I know its been a long time since I've blogged. My internet at home is not working for some reason and I cannot figure it out. The kids laptops worked but the regular computer will not work. I know I know I'm working on getting it fixed. Computers are very frustrating to me since I don't know much about them. Any ideas, I'm listening (as Frasier would say).
Both of my kids are now in Fayetteville going to college. Seriously, this has to be on my top 5 list of "hardest things I've had to do" list. I've cried a river of tears! I mean my identity for the last 21 years has been that of Moma! I'm thinking I need to write a book about this so that other people can be prepared for whats coming when their child goes to college or moves out or whatever causes you to have empty nest symdrome! Granted I am one of those moms that loves having her kids around and loves teenagers and have been blessed to have great relationships with my kids.

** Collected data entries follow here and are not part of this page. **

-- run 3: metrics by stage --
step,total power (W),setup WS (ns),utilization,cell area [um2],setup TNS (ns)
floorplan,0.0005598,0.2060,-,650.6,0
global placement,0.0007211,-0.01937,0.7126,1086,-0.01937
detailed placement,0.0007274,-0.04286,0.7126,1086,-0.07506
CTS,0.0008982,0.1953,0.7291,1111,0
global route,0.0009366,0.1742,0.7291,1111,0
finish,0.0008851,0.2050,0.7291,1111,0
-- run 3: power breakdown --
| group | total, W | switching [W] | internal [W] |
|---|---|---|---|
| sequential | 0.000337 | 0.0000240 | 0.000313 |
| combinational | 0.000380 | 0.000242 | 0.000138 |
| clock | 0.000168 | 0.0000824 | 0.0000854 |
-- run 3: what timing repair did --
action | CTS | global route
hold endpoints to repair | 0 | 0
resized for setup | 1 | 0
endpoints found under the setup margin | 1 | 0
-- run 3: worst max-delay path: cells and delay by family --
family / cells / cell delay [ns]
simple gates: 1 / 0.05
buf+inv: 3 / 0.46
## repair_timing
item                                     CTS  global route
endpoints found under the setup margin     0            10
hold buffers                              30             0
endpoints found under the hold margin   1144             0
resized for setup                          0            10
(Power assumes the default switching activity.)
`config.mk`:
```
export PLATFORM = sky130hd
export DESIGN_NAME = uart_rx_fifo
export DESIGN_NICKNAME = d
export VERILOG_FILES = /design/src/rtl/uart_rx_fifo.sv
export SDC_FILE = /design/constraint.sdc
export NUM_CORES = 1
export LEC_CHECK = 0
export ABC_AREA = 1
export CAP_MARGIN = 5
export CORE_MARGIN = 3
export CORE_UTILIZATION = 25
export DETAILED_ROUTE_END_ITERATION = 8
export SLEW_MARGIN = 10
export SYNTH_ARGS = -nofsm -noshare
export SYNTH_HDL_FRONTEND = slang
export SYNTH_SLANG_ARGS = --single-unit
export TNS_END_PERCENT = 30
```
`constraint.sdc`:
```
create_clock -name clk -period 3.15 [get_ports clk]
set_input_delay 0.315 -clock clk [delete_from_list [all_inputs] [get_ports clk]]
set_output_delay 0.315 -clock clk [all_outputs]
set_load 0.01 [all_outputs]
```
`src/rtl/uart_rx_fifo.sv`:
```
// UART receiver with configurable frame format, 3-sample majority voting,
// sticky error flags and a ready/valid output FIFO.
module uart_rx_fifo #(
  parameter int CLKS_PER_BIT = 435,
  parameter int DATA_BITS    = 8,
  parameter int PARITY       = 0,
  parameter int STOP_BITS    = 1,
  parameter int FIFO_DEPTH   = 4
) (
  input  logic                 clk,
  input  logic                 nRst,
  input  logic                 rx,
  output logic [DATA_BITS-1:0] rd_data,
  output logic                 rd_valid,
  input  logic                 rd_ready,
  output logic                 parity_err,
  output logic                 frame_err,
  output logic                 overflow,
  input  logic                 err_clr
);

  localparam int CNT_W = $clog2(CLKS_PER_BIT);
  localparam int PTR_W = $clog2(FIFO_DEPTH);

  localparam logic [CNT_W-1:0] MID    = CNT_W'(CLKS_PER_BIT / 2);
  localparam logic [CNT_W-1:0] MID_M1 = CNT_W'(CLKS_PER_BIT / 2 - 1);
  localparam logic [CNT_W-1:0] MID_P1 = CNT_W'(CLKS_PER_BIT / 2 + 1);
  localparam logic [CNT_W-1:0] LAST   = CNT_W'(CLKS_PER_BIT - 1);
  localparam logic [3:0]       DATA_LAST = 4'(DATA_BITS - 1);
  localparam logic [3:0]       STOP_LAST = 4'(STOP_BITS - 1);
  localparam logic             ODD_MODE  = (PARITY == 1);
  localparam logic [PTR_W:0]   DEPTH_CNT = (PTR_W+1)'(FIFO_DEPTH);

  localparam logic [2:0] S_IDLE   = 3'd0;
  localparam logic [2:0] S_START  = 3'd1;
  localparam logic [2:0] S_DATA   = 3'd2;
  localparam logic [2:0] S_PARITY = 3'd3;
  localparam logic [2:0] S_STOP   = 3'd4;
  localparam logic [2:0] S_BREAK  = 3'd5;

  function automatic logic majority(input logic a, input logic b, input logic c);
    return (a & b) | (a & c) | (b & c);
  endfunction

  logic                 r_rx_meta;
  logic                 r_rx_s;
  logic                 r_rx_prev;
  logic [1:0]           r_init;
  logic [2:0]           r_state;
  logic [CNT_W-1:0]     r_baud;
  logic [3:0]           r_bit_cnt;
  logic [DATA_BITS-1:0] r_shift;
  logic                 r_bad;
  logic                 r_v0;
  logic                 r_v1;

  logic                 w_vote;
  logic                 w_resolve;
  logic                 w_last_stop;
  logic                 w_push;
  logic                 w_set_perr;
  logic                 w_set_ferr;

  // r_rx_prev only reports a high line once the synchroniser holds real samples,
  // so a line already low when reset releases never looks like a start edge.
  always_ff @(posedge clk or posedge nRst) begin
    if (nRst) begin
      r_rx_meta <= 1'b1;
      r_rx_s    <= 1'b1;
      r_rx_prev <= 1'b0;
      r_init    <= 2'b00;
    end else begin
      r_rx_meta <= rx;
      r_rx_s    <= r_rx_meta;
      r_init    <= {r_init[0], 1'b1};
      r_rx_prev <= r_rx_s & r_init[1];
    end
  end

  assign w_vote      = majority(r_v0, r_v1, r_rx_s);
  assign w_resolve   = (r_baud == MID_P1);
  assign w_last_stop = (r_bit_cnt == STOP_LAST);
  assign w_push      = (r_state == S_STOP) && w_resolve && w_vote && w_last_stop && !r_bad;
  assign w_set_perr  = (r_state == S_STOP) && w_resolve && w_vote && w_last_stop && r_bad;
  assign w_set_ferr  = (r_state == S_STOP) && w_resolve && !w_vote;

  always_ff @(posedge clk or posedge nRst) begin
    if (nRst) begin
      r_state   <= S_IDLE;
      r_baud    <= '0;
      r_bit_cnt <= '0;
      r_shift   <= '0;
      r_bad     <= 1'b0;
      r_v0      <= 1'b1;
      r_v1      <= 1'b1;
    end else begin
      case (r_state)
        S_IDLE: begin
          r_baud    <= '0;
          r_bit_cnt <= '0;
          r_bad     <= 1'b0;
          if (r_rx_prev && !r_rx_s) r_state <= S_START;
        end
        S_BREAK: begin
          r_baud <= '0;
          if (r_rx_s) r_state <= S_IDLE;
        end
        default: begin
          r_baud <= (r_baud == LAST) ? '0 : r_baud + 1'b1;
          if (r_baud == MID_M1) r_v0 <= r_rx_s;
          if (r_baud == MID)    r_v1 <= r_rx_s;
          // State changes happen at the resolve point; the following bit's
          // votes only come at its own mid-point, after the counter wraps.
          if (w_resolve) begin
            case (r_state)
              S_START: r_state <= w_vote ? S_IDLE : S_DATA;
              S_DATA: begin
                r_shift <= {w_vote, r_shift[DATA_BITS-1:1]};
                if (r_bit_cnt == DATA_LAST) begin
                  r_bit_cnt <= '0;
                  r_state   <= (PARITY != 0) ? S_PARITY : S_STOP;
                end else begin
                  r_bit_cnt <= r_bit_cnt + 4'd1;
                end
              end
              S_PARITY: begin
                if ((^r_shift ^ w_vote) != ODD_MODE) r_bad <= 1'b1;
                r_state <= S_STOP;
              end
              S_STOP: begin
                if (!w_vote) begin
                  r_state <= S_BREAK;
                end else if (w_last_stop) begin
                  r_state <= S_IDLE;
                  r_baud  <= '0;
                end else begin
                  r_bit_cnt <= r_bit_cnt + 4'd1;
                end
              end
              default: r_state <= S_IDLE;
            endcase
          end
        end
      endcase
    end
  end

  logic [DATA_BITS-1:0] r_mem [FIFO_DEPTH];
  logic [PTR_W-1:0]     r_wr_ptr;
  logic [PTR_W-1:0]     r_rd_ptr;
  logic [PTR_W:0]       r_count;
  logic                 w_full;
  logic                 w_pop;
  logic                 w_wr;
  logic                 w_ovf;

  assign w_full   = (r_count == DEPTH_CNT);
  assign rd_valid = (r_count != '0);
  assign rd_data  = r_mem[r_rd_ptr];
  assign w_pop    = rd_valid & rd_ready;
  assign w_wr     = w_push & (!w_full | w_pop);
  assign w_ovf    = w_push & w_full & !w_pop;

  // When full, a simultaneous pop frees the head slot that the write lands in.
  always_ff @(posedge clk or posedge nRst) begin
    if (nRst) begin
      for (int i = 0; i < FIFO_DEPTH; i++) r_mem[i] <= '0;
      r_wr_ptr <= '0;
      r_rd_ptr <= '0;
      r_count  <= '0;
    end else begin
      if (w_wr) begin
        r_mem[r_wr_ptr] <= r_shift;
        r_wr_ptr        <= r_wr_ptr + 1'b1;
      end
      if (w_pop) r_rd_ptr <= r_rd_ptr + 1'b1;
      case ({w_wr, w_pop})
        2'b10:   r_count <= r_count + 1'b1;
        2'b01:   r_count <= r_count - 1'b1;
        default: r_count <= r_count;
      endcase
    end
  end

  logic r_perr;
  logic r_ferr;
  logic r_ovf;

  always_ff @(posedge clk or posedge nRst) begin
    if (nRst) begin
      r_perr <= 1'b0;
      r_ferr <= 1'b0;
      r_ovf  <= 1'b0;
    end else begin
      r_perr <= w_set_perr | (r_perr & ~err_clr);
      r_ferr <= w_set_ferr | (r_ferr & ~err_clr);
      r_ovf  <= w_ovf      | (r_ovf  & ~err_clr);
    end
  end

  assign parity_err = r_perr;
  assign frame_err  = r_ferr;
  assign overflow   = r_ovf;

endmodule

```
==> qor.yml, run 1 <==
sta:
  finalSetupTns_ns: 0
  hold-worst-slack_ns: 0.351
  skew_ns: 0.00650
  fin_crit_sh: 0.769
  fmax_mhz: 413
  setup_viol: 0
  maxSlewViolCount: 0
  worstMarginPinSlew_ns: 0.761
  min_period_ns: 2.42
  rsz0062_at_grt: "false"
  hold_viol: 0
  slew_headroom: 0.492
route:
  drc: 0
  ant_nets: 0
  drt_iter0_drc: 172
  num_vias: 2792
  drt-pass1-iter-count: 4
  wl_um: 7600
  vias_per_cell: 4.42
  routedWlPerCell_um: 12.0
hold_path:
  min_path_type: "reg -> reg"
  holdPathStages: 0
  min_to: "r_init[1]"
  hp-start: "r_init[0]"
cts:
  path_clk_slew_ns: 0.06
  root_buffer: "clkbuf_16"
  cts_inserted_buffers: 9
  clk_latency_ns: 0.33
  cts_tree: "built"
  htreeDepth: 3
  cts_buffer_depth: 2
  cts-hold-fix-buffers: 0
  postCtsSetupBuffers: 0
  ctsResizeCount: 0
  cts_sinks: 74
layout:
  syn_to_final_growth_pct: 18.5
  layout-drive-gt1-share: 0.0865
  n_antenna_cell: 0
  fin_nets: 463
global_route:
  grt_pass1_wl_um: 13600
  gr-usage-all-layers: 0.103
  grt-ovfl-total: 0
  grt_max_degree: 42
  grt_pass1_vias: 2820
  antenna_found_initial: 0
critical_path:
  r2r-start: "r_baud[0]"
  endpoint_kind: "output port"
  required_ns: 2.83
  critPathSlowestCell: "clkdlybuf4s50_1"
  path_cells: "inv_1 > o21ai_0 > o22ai_1 > clkdlybuf4s50_1"
  r2r_setup_slack_ns: 0.80
  cpLargestDelayFamily: "buffers and inverters"
  r2r_cells: 11
  crit_type: "reg -> out"
  crit_buf_inv: 2
  max_stage_delay_ns: 0.58
  startpoint_type: "flop"
  crit_arrival_ns: 2.11
  reg2reg_to: "r_count[1]"
  crit_path_max_fanout: 16
synth:
  synthTopCellsByArea: "dfrtp_1 (48%), nand2_1 (9.3%), inv_1 (5.1%), o21ai_0 (4.8%), nor2_1 (4.6%)"
  ys_top_cells_by_count: "nand2_1 (90), dfrtp_1 (70), inv_1 (50)"
  synth_fp_nets: 440
  synth-main-ff-cell: "dfrtp_1"
  yosysMostFrequentCell: "nand2_1"
  syn_area_um2: 3650
  synth_edf_count: 0
  synthArstFlopShare: 1.00
  yosys_warnings: 0
  ys_seq_elements: 74
  yosysTopAreaCellShare: 0.480
  avgSynthCellArea_um2: 8.63
  yosys.area.top_type: "dfrtp_1"
  synth_cell_types: 28
  yosysSeqAreaShare: 0.509
  syn_inst: 423
placed_design:
  gp_congestion: 0.767
  port_buffers: 16
  dp_hpwl_um: 5260
power_and_ir_drop:
  cellPowerDensity_nw_per_um2: 718
  p_leak_nw: 1.92
  ir_drop_mv: 0.453
floorplanning:
  start_util: 0.259
  pin_count: 17
  core_um2: 14100
  die_x_um: 127
  die_area_um2: 16100
  rows: 43
  die_h_um: 127
flow_run:
  max-cap-violations: 0
outcome:
  status: "finished, final reports clean"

Now I'm faced with the question "What am I going to do with my life now?" Pretty scarey question I must say. Of course I'm still their Ma aka Moma aka Beth but I've got a lot of time on my hands these days. On one hand its quite depressing wandering what I'm going to do and on the other hand its quite exciting wandering what God is going to do with this ol girl now.
Just from reading this entry I can see three things I can and want and need to do. Scrapbook and I have two books I want to write...one about kids growing up and one about being a birthmom. Actually, three books. I've always wanted to write a book about my life, either in real form or as a novel. Something to ponder.
Its great being back and I'll try not to be to depressing in my entries! Thanks Betty for giving me a blog award, I'm so excited!